1 Department of Biology, Division of Genetics and Physiology, University of Turku, 20014 Turku, Finland
2 Institute of Biology, Karelian Research Centre RAS, Pushkinskaya 11, 185610 Petrozavodsk, Russia
3 Department of Biology, University of Oulu, P.O. Box 3000, 90014 Oulu, Finland
4 Kevo Subarctic Research Institute, University of Turku, Turku 20014, Finland
BMC Genetics 2013, 14:88 doi:10.1186/1471-2156-14-88Published: 23 September 2013
Studies of the temporal patterns of population genetic structure assist in evaluating the consequences of demographic and environmental changes on population stability and persistence. In this study, we evaluated the level of temporal genetic variation in 16 anadromous and 2 freshwater salmon populations from the Western White Sea Basin (Russia) using samples collected between 1995 and 2008. To assess whether the genetic stability was affected by human activity, we also evaluated the effect of fishing pressure on the temporal genetic variation in this region.
We found that the genetic structure of salmon populations in this region was relatively stable over a period of 1.5 to 2.5 generations. However, the level of temporal variation varied among geographical regions: anadromous salmon of the Kola Peninsula exhibited a higher stability compared to that of the anadromous and freshwater salmon from the Karelian White Sea coast. This discrepancy was most likely attributed to the higher census, and therefore effective, population sizes of the populations inhabiting the rivers of the Kola Peninsula compared to salmon of the Karelian White Sea coast. Importantly, changes in the genetic diversity observed in a few anadromous populations were best explained by the increased level of fishing pressure in these populations rather than environmental variation or the negative effects of hatchery escapees.
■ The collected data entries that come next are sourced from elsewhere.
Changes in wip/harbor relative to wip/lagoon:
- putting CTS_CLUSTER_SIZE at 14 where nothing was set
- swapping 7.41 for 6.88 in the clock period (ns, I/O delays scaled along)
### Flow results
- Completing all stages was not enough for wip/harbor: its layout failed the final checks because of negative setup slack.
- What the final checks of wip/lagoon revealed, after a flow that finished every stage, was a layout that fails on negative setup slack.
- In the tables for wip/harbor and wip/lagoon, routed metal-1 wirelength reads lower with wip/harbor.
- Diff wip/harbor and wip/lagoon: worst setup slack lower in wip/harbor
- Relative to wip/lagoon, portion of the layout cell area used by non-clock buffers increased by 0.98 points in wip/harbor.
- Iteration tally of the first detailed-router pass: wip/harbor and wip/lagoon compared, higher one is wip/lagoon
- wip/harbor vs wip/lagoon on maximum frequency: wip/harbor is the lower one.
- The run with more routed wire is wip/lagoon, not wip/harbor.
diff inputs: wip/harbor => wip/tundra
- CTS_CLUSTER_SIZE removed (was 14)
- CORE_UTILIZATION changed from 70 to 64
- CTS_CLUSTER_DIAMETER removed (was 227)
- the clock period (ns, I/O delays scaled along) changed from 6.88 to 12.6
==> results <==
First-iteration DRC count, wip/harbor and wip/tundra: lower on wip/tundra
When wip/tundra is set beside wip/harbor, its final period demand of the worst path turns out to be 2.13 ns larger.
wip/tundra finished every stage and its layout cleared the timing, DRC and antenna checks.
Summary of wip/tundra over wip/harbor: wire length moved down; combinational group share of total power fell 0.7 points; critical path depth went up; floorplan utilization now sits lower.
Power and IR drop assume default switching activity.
==> inputs of v34 <==
Design Top, start of the top module:
module Top(clk, rst, Trig, Echo, distance, sel);
input clk, rst, Echo;
output Trig;
output [6:0] distance;
output [3:0] sel;
wire [19:0] dis;
wire [1:0] state;
wire clk_1k;
counter_1000 u3(.clk(clk), .rst(rst), .clkout(clk_1k), .statechange(state));
TrigSignal u1(.clk_1m(clk), .rst(rst), .trig(Trig));
PosCounter u2(.clk_1m(clk), .rst(rst), .echo(Echo), .dis_count(dis));
Showdigit u4(.in(dis),.LED_activating_counter(state),.out1(distance[6:0]),.out2(sel[3:0]));
endmodule  
export LEC_CHECK = 0
export CAP_MARGIN = 20
export CORE_MARGIN = 2
export CORE_UTILIZATION = 40
export PLACE_DENSITY = 0.6
export SLEW_MARGIN = 20
create_clock -name core_clock -period 1000.0 [get_ports {clk}]
run.sh (not shown) runs the stock make flow with config.mk's settings and CLKGATE_MAP_FILE=.
==> v18: changes against v34 <==
ABC_AREA = 1   (was default)
CAP_MARGIN = 40   (was 20)
CORE_UTILIZATION = 72   (was 40)
CTS_CLUSTER_DIAMETER = 191   (was default)
CTS_CLUSTER_SIZE = 13   (was default)
PLACE_DENSITY = default   (was 0.6)
PLACE_DENSITY_LB_ADDON = 0.28   (was default)
SLEW_MARGIN = 40   (was 20)
==> flow/constraint.sdc (replaced) <==
create_clock -name core_clock -period 163.0 [get_ports {clk}]
set_input_delay 32.6000 -clock core_clock [delete_from_list [all_inputs] [get_ports {clk}]]
set_output_delay 32.6000 -clock core_clock [all_outputs]
set_load 0.01 [all_outputs]
==> results <==
- Of v18 and v34, v18 has the higher synthesized cell count (gap 29%, measured against v34).
- Of v18 and v34, v34 has the higher hold slack (gap 0.015 ns).
- Of v34 and v18, v18 has the higher utilization (gap 32 points).
- Between v18 and v34, the lower register-to-register slack is in v18 (gap 840 ns).
- Against v18, the synthesized area of v34 is lower by about 13%.
- In v34 the critical path depth is lower than in v18, by 71.
- Of v34 and v18, v18 has the higher count of clock-buffer cells in the layout (gap 2).
## exp/violet
## fpga3
module fpga3(
    input [3:0] SW,
    input rot_A, input rot_B, input rot_dwn,
    input BTN0, input BTN1, input BTN2,
    input reset, input clk,
    output [7:0] LED,
	 output R, output G, output B,
	 output h_sync, output v_sync
    );
Size: about 5200 cells after synthesis, roughly 25 I/O pins.
==> flow/config.mk <==
export PLATFORM = sky130hd
export DESIGN_NAME = fpga3
export DESIGN_NICKNAME = fpga3
export VERILOG_FILES = /design/flow/design.v
export SDC_FILE = /design/flow/constraint.sdc
export NUM_CORES = 4
export LEC_CHECK = 0
export CAP_MARGIN = 25
export CELL_PAD_IN_SITES_GLOBAL_PLACEMENT = 3
export CORE_ASPECT_RATIO = 1.35
export CORE_MARGIN = 5
export CORE_UTILIZATION = 24
export CTS_CLUSTER_DIAMETER = 264
export CTS_CLUSTER_SIZE = 32
export GPL_ROUTABILITY_DRIVEN = 0
export GPL_TIMING_DRIVEN = 0
export MAX_ROUTING_LAYER = met4
export MIN_ROUTING_LAYER = met1
export PLACE_DENSITY = 0.61
export SETUP_SLACK_MARGIN = 5.0
export SLEW_MARGIN = 20
export TNS_END_PERCENT = 40
==> flow/constraint.sdc <==
create_clock -name core_clock -period 85.5 [get_ports {clk}]
set_input_delay 17.1000 -clock core_clock [delete_from_list [all_inputs] [get_ports {clk}]]
set_output_delay 17.1000 -clock core_clock [all_outputs]
set_load 0.01 [all_outputs]
run.sh (not shown) runs the stock make flow with config.mk's settings and CLKGATE_MAP_FILE=.
Here is what was changed in the inputs of exp/willow compared with exp/violet.
Settings: MIN_ROUTING_LAYER: met1 -> unset; MAX_ROUTING_LAYER: met4 -> unset; GPL_TIMING_DRIVEN: 0 -> unset; CORE_UTILIZATION: 24 -> 47; SETUP_SLACK_MARGIN: 5.0 -> unset; CORE_ASPECT_RATIO: 1.35 -> unset; CAP_MARGIN: 25 -> 20; CELL_PAD_IN_SITES_GLOBAL_PLACEMENT: 3 -> unset; TNS_END_PERCENT: 40 -> unset; PLACE_DENSITY: 0.61 -> unset; CORE_MARGIN: 5 -> 2; CTS_CLUSTER_SIZE: 32 -> unset; CTS_CLUSTER_DIAMETER: 264 -> unset; GPL_ROUTABILITY_DRIVEN: 0 -> unset; the clock period (ns, I/O delays scaled along): 85.5 -> 30.6.
Every stage of exp/willow finished as expected; the final checks, on the other hand, flagged negative setup slack, which means the layout fails.
Cmp exp/violet and exp/willow / area growth from synthesis to layout / lower: exp/violet
Higher non-clock buffer instance count of the final layout was reported by exp/willow, not exp/violet.
Length in cells of the worst reg-to-reg path (lower): exp/willow
Worst setup slack delta (exp/willow − exp/violet): unfavourable
On post-detailed-placement cell area, exp/willow tracks exp/violet almost exactly.
Between exp/violet and exp/willow, the flow reports total length of routed wires decreasing by more than 10%.
Between exp/willow and exp/violet, the hold slack does not differ in any meaningful way.
Relative to exp/violet, the buffer and inverter count on the worst path of exp/willow is higher by 1.
==> run R <==
// b58_cliky
module b58_cliky
	(
		CLOCK_50,						 
    KEY,
    SW,
    HEX0, HEX1, HEX2, HEX3, HEX4, HEX5, HEX6, HEX7,
		PLOT_X,
		PLOT_Y,
		PLOT_COLOUR,
		PLOT_EN
	);
	input			CLOCK_50;				 
	input   [9:0]   SW;
	input   [3:0]   KEY;
    output 	[6:0]   HEX0, HEX1, HEX2, HEX3, HEX4, HEX5, HEX6, HEX7;
	output	[7:0]	PLOT_X;
	output	[7:0]	PLOT_Y;
	output	[2:0]	PLOT_COLOUR;
	output			PLOT_EN;
   wire resetn;
   assign resetn = SW[0];
	wire [2:0] colour;
	wire [7:0] x;
        wire [7:0] y;
	wire writeEn;
	assign PLOT_X = x;
	assign PLOT_Y = y;
	assign PLOT_COLOUR = colour;
	assign PLOT_EN = writeEn;
   wire [2:0] next_square, curr_square;
   wire [6:0] next_colour;
   wire [2:0] curr_colour;
   wire [3:0] next_mode, curr_mode;
   wire [15:0] score, high_score;
   wire [3:0] lives;
   wire times_up, have_pressed, correct_answer;
   wire [9:0] squares_drawn;
   wire [19:0] current_state, next_state;
   wire [4:0] pressed_key;
   top_clicky top(
   		.clk(CLOCK_50),
   		.resetn(resetn),
   		.restart(SW[9]),
   		.key1(~KEY[3]), .key2(~KEY[2]), .key3(~KEY[1]), .key4(~KEY[0]),
   		.next_square(next_square), 
		.curr_square(curr_square),
   		.next_colour(next_colour), 
   		.curr_colour(curr_colour),
   		.next_mode(next_mode), 
   		.curr_mode(curr_mode),
   		.score(score),
  		.high_score(high_score),
  		.lives(lives),
  		.x(x), 
  		.y(y),  
  		.colour(colour),  
  		.times_up(times_up), 
  		.have_pressed(have_pressed), 
  		.correct_answer(correct_answer),
  		.squares_drawn(squares_drawn),
   		.current_state(current_state), 
   		.next_state(next_state),
   		.pressed_key(pressed_key),
   		.plot(writeEn)  
   		);
      hex_display score_1(
        .IN(score[3:0]),
        .OUT(HEX0)
      );
      hex_display score_2(
        .IN(score[7:4]),
        .OUT(HEX1)
      );
	hex_display high_score_1(
        .IN(high_score[3:0]),
        .OUT(HEX6)
      );
	hex_display high_score_2(
        .IN(high_score[7:4]),
        .OUT(HEX7)
      );
      hex_display lives_count(
        .IN(lives),
        .OUT(HEX4)
      );
	assign HEX5 = 7'b1000111;
	assign HEX3 = 7'b0010010;
	assign HEX2 = 7'b1000110;
endmodule
export LEC_CHECK = 0
export ABC_AREA = 1
export CAP_MARGIN = 20
export CELL_PAD_IN_SITES_GLOBAL_PLACEMENT = 0
export CORE_MARGIN = 2
export CORE_UTILIZATION = 72
export CTS_CLUSTER_DIAMETER = 204
export CTS_CLUSTER_SIZE = 42
export GPL_TIMING_DRIVEN = 1
export MAX_ROUTING_LAYER = met4
export PLACE_DENSITY = 0.91
export SETUP_SLACK_MARGIN = -0.33
export SLEW_MARGIN = 20
create_clock -name core_clock -period 6.23 [get_ports {CLOCK_50}]
run.sh (not shown) runs the stock make flow with config.mk's settings and CLKGATE_MAP_FILE=.
==> inputs of run M, as changes to run R <==
Settings changed: ABC_AREA 1 to not set, CELL_PAD_IN_SITES_GLOBAL_PLACEMENT 0 to not set, CORE_UTILIZATION 72 to 60, CTS_CLUSTER_DIAMETER 204 to not set, CTS_CLUSTER_SIZE 42 to not set, GPL_TIMING_DRIVEN 1 to not set, MAX_ROUTING_LAYER met4 to not set, PLACE_DENSITY 0.91 to not set, SETUP_SLACK_MARGIN -0.33 to not set.
==> flow/constraint.sdc (replaced) <==
create_clock -name core_clock -period 8.46 [get_ports {CLOCK_50}]
set_input_delay 1.6920 -clock core_clock [delete_from_list [all_inputs] [get_ports {CLOCK_50}]]
set_output_delay 1.6920 -clock core_clock [all_outputs]
set_load 0.01 [all_outputs]
==> inputs of run Y, as changes to run R <==
Settings changed: ABC_AREA 1 to not set, CELL_PAD_IN_SITES_GLOBAL_PLACEMENT 0 to not set, CORE_UTILIZATION 72 to 40, CTS_CLUSTER_DIAMETER 204 to not set, CTS_CLUSTER_SIZE 42 to not set, GPL_TIMING_DRIVEN 1 to not set, MAX_ROUTING_LAYER met4 to not set, PLACE_DENSITY 0.91 to 0.6, SETUP_SLACK_MARGIN -0.33 to not set.
==> flow/constraint.sdc (replaced) <==
create_clock -name core_clock -period 16.0 [get_ports {CLOCK_50}]
set_input_delay 3.2000 -clock core_clock [delete_from_list [all_inputs] [get_ports {CLOCK_50}]]
set_output_delay 3.2000 -clock core_clock [all_outputs]
set_load 0.01 [all_outputs]
==> comparison <==
Against run Y, the final cell count of run M is higher by 6.6%.
Of run Y and run M, run M has the higher power (gap about 50%, measured against run M).
In run Y the clock skew is higher than in run M, by 0.0015 ns.
Run Y completed without violations. Run R died in global routing (5_1_grt). Run M finished but fails on setup timing.
First-iteration DRC count: run M is larger than run Y (38%).
Via count: run Y is lower than run M (about 12%).
Core utilization: run Y is lower than run M (35 points).
==> figures <==
| item | run R | run M | run Y |
|---|---|---|---|
| Chip height | 165 um | 182 um | 222 um |
| CP Capture Type | - | register | register |
| Status | stopped before the end | finished with violations | no timing/DRC/antenna violations |
| Failing step | global routing (5_1_grt) | - | - |
| Layout check failures | - | setup timing | - |
| Start point of the critical path | - | top.d0.score[14] | top.d0.score[14] |
| Final layout net count | - | 3102 | 2686 |
| WL met2 | - | 30.3 mm | 25.8 mm |
| Worst r2r path cells | - | 49 | 42 |
| Part of the total power dissipated in combinational logic | - | 0.186 | 0.185 |
| Die span in x | 165 um | 182 um | 222 um |
| Clock latency on the worst-skew pair | - | 0.54 ns | 0.56 ns |
| Chip Area | 0.0272 mm2 | 0.0331 mm2 | 0.0492 mm2 |
| Count of distinct cell types in the synthesized netlist | 69 | 116 | 116 |
| Number of cells on the worst hold path | - | 1 | 1 |
| Launch instance of the worst min-delay path | - | top.d0.squares_drawn[0] | top.d0.squares_drawn[0] |

---

==> inputs of run a <==
Starting RTL as in the previous note.
clock: 10.3 ns
lec_check: 0
abc_area: 1
cap_margin: 20
cell_pad_in_sites_global_placement: 0
core_margin: 2
core_utilization: 68
cts_cluster_diameter: 30
cts_cluster_size: 41
gpl_timing_driven: 1
hold_slack_margin: -0.09
slew_margin: 20
==> run b: changes against run a <==
ABC_AREA = unset   (was 1)
CELL_PAD_IN_SITES_GLOBAL_PLACEMENT = unset   (was 0)
CORE_UTILIZATION = 72   (was 68)
CTS_CLUSTER_DIAMETER = unset   (was 30)
CTS_CLUSTER_SIZE = unset   (was 41)
GPL_TIMING_DRIVEN = unset   (was 1)
HOLD_SLACK_MARGIN = unset   (was -0.09)
PLACE_DENSITY = 0.66   (was unset)
TNS_END_PERCENT = 5   (was unset)
==> summary.txt <==
Notes on the flow outputs.

- After detailed placement, the total cell area comes to 20,600 um^2.
- The detailed-placement wirelength estimate reads 40,400 um.
- The portion of synthesized cell area occupied by the leading cell type reads 0.233.
- The run stopped with a tool error.
- The total area inside the core boundary comes to 27,000 um^2.
- The met3 capacity usage during global routing reads 0.536.
- It got as far as global routing (5_1_grt) and failed there.
- The overall die size recorded for this design is 28,800 um^2.
- The sequential element share of the synthesized area reads 0.233.
- The weighted congestion at the end of routability-driven global placement is 0.949.
- met1 track demand over resource after global routing is 0.668.
- Including well taps, the total number of placed cells is 3,562.
- In this run, the synthesized area fraction spent on xor and xnor cells is recorded as 0.0338.
- In the Yosys report the total cell count is 3,054.
- The first error in the log reads "[ERROR GRT-0232] Routing congestion too high. Check the congestion heatmap in the GUI".
(the above is from run a)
The observed population genetic patterns of isolation by distance remained consistent among earlier and more recent samples, which support the stability of the genetic structure over the period studied.
Given the increasing level of fishing pressure in the Western White Sea Basin and the higher level of temporal variation in populations exhibiting small census and effective population sizes, further genetic monitoring in this region is recommended, particularly on populations from the Karelian rivers.